Indian martial artist

Cherupalli Vivek Teja (born 29 August 1992) is an Indian martial artist. He has been a martial arts fighter for 19 years. Cherupalli is the founder of the Human Weapon International, a self-defense training organization. Vivek Teja Cherupalli claims that he has trained more than 19,000 women in the art of self-defense. The 27-year-old Cherupalli, who has Judd Reid as his coach, is also training to be a light heavyweight (75 kg) category boxer.

== Career ==
Cherupalli Vivek Teja, won gold (Kumite 84 weight category) at the US Open International Karate Championship-2019, which was held in Las Vegas, United States.
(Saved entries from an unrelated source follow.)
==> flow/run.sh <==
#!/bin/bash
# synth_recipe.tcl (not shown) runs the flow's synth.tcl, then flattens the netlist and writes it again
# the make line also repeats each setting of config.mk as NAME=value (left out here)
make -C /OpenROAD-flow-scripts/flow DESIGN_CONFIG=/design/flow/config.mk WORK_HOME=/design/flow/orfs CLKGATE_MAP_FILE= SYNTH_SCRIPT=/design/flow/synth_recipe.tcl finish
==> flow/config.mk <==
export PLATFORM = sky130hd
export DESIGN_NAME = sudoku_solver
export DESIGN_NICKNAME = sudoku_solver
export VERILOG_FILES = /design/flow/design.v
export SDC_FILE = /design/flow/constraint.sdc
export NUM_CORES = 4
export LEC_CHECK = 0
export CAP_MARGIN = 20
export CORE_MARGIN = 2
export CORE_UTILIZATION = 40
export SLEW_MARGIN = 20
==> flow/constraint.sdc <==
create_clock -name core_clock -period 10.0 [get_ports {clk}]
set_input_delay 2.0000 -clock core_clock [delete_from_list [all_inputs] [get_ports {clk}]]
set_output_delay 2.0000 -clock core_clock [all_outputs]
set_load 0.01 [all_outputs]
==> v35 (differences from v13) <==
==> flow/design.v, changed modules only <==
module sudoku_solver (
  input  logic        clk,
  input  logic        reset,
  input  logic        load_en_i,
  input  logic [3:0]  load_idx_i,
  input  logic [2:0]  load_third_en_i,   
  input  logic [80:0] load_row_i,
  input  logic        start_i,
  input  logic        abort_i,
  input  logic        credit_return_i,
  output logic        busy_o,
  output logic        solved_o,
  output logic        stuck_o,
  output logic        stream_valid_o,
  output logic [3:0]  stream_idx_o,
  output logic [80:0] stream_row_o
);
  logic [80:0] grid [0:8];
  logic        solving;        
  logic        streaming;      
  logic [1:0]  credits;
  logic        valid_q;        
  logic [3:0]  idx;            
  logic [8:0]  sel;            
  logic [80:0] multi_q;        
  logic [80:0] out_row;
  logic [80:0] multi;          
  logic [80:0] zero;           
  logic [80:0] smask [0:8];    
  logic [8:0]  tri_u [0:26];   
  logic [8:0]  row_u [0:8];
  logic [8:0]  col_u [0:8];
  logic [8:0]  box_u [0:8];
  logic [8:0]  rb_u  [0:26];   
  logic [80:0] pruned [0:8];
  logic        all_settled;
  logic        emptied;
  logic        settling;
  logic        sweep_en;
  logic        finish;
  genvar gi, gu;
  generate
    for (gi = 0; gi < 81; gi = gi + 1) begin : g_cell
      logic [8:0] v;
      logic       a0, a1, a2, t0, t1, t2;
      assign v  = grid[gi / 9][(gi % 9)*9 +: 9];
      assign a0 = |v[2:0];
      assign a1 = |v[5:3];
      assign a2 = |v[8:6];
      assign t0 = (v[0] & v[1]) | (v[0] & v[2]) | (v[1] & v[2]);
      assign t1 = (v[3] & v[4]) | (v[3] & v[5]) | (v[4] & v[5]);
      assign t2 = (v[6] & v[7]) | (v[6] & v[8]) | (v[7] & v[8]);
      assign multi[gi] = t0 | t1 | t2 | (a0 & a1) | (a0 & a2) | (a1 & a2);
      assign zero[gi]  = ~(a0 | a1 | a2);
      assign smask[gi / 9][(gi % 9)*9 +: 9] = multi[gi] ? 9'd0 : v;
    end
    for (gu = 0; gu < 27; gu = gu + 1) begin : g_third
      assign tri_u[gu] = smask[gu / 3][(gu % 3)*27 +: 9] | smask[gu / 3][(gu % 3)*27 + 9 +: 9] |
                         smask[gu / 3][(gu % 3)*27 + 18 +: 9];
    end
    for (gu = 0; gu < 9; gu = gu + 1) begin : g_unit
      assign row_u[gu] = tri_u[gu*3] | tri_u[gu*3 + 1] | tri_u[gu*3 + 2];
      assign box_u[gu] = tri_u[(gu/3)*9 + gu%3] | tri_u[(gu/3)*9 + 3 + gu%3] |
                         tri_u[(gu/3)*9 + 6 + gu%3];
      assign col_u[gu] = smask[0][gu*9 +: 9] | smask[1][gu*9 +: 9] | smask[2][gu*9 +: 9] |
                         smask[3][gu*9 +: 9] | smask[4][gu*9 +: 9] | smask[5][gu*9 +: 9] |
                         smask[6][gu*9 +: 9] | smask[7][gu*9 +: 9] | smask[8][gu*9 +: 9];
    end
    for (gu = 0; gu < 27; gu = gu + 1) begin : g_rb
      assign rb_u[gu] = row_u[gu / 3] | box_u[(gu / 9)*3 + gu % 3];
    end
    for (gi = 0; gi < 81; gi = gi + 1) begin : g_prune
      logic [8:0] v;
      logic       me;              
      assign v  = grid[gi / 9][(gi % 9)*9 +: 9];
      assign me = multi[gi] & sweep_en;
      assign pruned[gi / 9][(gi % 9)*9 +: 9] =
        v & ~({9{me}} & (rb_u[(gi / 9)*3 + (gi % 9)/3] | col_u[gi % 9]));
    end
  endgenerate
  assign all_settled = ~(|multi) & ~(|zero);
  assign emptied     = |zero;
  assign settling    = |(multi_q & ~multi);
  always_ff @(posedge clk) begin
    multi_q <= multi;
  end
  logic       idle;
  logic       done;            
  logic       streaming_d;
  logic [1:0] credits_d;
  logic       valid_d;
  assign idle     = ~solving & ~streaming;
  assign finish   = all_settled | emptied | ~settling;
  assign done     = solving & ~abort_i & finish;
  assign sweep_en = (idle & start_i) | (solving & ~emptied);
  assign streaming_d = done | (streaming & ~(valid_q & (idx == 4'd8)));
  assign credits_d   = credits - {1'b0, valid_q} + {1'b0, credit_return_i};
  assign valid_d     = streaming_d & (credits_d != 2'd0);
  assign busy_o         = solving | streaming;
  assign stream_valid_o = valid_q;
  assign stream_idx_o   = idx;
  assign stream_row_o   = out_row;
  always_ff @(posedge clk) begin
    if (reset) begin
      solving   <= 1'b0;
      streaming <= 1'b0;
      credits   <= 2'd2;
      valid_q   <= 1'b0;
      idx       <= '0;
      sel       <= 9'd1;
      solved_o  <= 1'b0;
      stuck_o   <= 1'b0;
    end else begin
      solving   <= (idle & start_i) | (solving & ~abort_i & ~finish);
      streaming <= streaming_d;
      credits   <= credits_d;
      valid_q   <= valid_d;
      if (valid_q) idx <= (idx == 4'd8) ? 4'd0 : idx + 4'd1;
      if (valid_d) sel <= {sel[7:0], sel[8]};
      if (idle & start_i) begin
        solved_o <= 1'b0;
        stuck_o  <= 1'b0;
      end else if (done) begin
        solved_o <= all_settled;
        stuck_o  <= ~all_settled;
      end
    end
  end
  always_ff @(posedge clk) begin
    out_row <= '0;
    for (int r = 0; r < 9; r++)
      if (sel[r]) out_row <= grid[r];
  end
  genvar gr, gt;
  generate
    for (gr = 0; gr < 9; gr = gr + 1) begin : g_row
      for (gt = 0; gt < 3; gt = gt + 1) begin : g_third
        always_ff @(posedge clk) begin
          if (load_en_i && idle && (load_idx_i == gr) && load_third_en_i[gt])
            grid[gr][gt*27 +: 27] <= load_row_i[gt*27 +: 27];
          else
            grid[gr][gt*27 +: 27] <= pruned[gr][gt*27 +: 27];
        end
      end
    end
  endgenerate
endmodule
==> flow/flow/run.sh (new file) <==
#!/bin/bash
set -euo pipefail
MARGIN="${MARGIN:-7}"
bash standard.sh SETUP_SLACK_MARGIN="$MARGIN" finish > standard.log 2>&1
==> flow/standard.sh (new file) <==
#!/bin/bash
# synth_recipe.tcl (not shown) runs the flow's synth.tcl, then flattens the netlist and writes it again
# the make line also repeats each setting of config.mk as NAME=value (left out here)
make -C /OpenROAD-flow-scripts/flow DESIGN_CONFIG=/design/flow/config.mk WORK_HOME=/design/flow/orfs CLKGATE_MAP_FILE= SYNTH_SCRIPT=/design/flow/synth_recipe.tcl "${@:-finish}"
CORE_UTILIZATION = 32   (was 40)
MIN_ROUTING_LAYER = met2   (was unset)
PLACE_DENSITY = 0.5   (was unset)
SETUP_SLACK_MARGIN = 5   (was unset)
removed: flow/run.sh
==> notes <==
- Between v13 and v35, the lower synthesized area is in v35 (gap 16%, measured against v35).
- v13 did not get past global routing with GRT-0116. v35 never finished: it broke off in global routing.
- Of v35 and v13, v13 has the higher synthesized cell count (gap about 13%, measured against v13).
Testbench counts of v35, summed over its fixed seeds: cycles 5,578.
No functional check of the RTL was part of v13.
Vivek has 60 medals under his belt, 28 of them being gold. In 2019, Cherupalli was selected to represent the Indian Karate team in the WKF Karate 1 Series A Championship (WKF Ranking Tournament for Olympic 2020 standing), which held in South America, Santiago, Chile, from 20 to 22 September.

In 2017, Cherupalli won gold and silver medal in the Malaysian International Karate Championship.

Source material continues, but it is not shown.